Top of Raw data

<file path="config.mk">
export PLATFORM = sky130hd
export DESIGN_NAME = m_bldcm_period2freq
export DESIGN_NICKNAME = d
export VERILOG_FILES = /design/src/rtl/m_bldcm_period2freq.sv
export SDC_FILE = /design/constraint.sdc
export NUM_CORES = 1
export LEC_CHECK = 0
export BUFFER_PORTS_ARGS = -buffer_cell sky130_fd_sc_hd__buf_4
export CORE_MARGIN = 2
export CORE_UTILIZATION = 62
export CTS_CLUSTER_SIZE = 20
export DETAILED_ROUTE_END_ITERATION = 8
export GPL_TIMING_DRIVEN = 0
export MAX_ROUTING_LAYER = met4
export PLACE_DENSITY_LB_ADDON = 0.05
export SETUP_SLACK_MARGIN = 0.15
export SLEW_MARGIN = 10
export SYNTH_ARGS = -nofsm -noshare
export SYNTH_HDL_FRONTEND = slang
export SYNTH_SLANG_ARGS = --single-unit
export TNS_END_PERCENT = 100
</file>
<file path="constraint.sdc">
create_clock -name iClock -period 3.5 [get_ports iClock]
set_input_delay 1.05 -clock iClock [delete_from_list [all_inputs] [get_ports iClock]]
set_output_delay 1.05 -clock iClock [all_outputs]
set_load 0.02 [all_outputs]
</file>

Bottom of Raw data
Top of Raw data

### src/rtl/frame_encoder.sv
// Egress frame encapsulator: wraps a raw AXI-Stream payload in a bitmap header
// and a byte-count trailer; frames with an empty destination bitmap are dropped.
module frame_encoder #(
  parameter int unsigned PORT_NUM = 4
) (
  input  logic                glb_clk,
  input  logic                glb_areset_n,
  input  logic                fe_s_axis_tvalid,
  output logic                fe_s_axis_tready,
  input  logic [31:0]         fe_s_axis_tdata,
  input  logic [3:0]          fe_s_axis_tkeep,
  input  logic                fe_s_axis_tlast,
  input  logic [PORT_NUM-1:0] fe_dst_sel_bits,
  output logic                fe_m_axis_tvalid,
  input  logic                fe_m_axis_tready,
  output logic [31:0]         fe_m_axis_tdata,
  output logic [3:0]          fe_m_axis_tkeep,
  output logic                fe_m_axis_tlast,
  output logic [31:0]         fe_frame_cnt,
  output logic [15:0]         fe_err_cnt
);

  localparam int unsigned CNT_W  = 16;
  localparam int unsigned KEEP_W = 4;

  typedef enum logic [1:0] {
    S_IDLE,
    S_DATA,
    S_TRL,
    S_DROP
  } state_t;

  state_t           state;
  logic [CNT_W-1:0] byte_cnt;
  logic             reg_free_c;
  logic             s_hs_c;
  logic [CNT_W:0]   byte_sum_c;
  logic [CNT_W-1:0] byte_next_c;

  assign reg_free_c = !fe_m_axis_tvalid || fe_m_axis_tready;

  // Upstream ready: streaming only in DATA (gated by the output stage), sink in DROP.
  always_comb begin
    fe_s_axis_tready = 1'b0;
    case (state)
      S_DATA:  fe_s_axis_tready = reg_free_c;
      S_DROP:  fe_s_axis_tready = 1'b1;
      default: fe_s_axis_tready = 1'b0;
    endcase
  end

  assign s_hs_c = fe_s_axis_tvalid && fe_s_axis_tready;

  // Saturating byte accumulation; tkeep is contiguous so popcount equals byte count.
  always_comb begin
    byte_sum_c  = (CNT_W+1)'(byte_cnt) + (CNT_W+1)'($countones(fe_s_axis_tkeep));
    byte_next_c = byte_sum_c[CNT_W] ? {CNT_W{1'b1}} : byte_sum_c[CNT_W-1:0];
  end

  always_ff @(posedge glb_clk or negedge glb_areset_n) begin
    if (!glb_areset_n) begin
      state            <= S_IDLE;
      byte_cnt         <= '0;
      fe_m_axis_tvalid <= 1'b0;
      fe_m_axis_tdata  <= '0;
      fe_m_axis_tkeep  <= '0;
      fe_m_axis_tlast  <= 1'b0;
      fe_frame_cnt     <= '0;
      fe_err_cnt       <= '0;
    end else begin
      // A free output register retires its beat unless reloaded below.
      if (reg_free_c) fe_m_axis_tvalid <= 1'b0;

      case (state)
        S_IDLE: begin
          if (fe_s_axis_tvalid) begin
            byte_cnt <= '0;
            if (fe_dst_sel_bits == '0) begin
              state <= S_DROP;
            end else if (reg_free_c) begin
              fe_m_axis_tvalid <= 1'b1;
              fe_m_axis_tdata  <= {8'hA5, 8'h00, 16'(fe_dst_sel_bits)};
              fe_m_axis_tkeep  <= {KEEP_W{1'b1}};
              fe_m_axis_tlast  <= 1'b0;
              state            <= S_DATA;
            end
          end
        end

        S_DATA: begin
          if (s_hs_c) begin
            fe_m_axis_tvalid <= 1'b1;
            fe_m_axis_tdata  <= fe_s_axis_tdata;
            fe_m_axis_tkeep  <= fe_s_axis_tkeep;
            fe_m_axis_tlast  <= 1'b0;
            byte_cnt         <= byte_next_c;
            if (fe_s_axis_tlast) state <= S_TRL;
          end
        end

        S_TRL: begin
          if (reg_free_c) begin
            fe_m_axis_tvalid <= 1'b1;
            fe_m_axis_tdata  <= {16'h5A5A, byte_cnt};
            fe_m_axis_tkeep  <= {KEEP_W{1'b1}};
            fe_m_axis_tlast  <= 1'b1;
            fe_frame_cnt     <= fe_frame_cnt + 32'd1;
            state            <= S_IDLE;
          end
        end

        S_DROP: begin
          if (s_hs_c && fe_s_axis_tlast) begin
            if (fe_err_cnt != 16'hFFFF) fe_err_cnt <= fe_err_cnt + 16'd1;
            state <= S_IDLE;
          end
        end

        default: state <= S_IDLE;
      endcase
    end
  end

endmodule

Bottom of Raw data

What is expected –
Scan the listing above and identify each line holding the string "iClock"; copy every such line.

Output of the exercise –
create_clock -name iClock -period 3.5 [get_ports iClock]
set_input_delay 1.05 -clock iClock [delete_from_list [all_inputs] [get_ports iClock]]
set_output_delay 1.05 -clock iClock [all_outputs]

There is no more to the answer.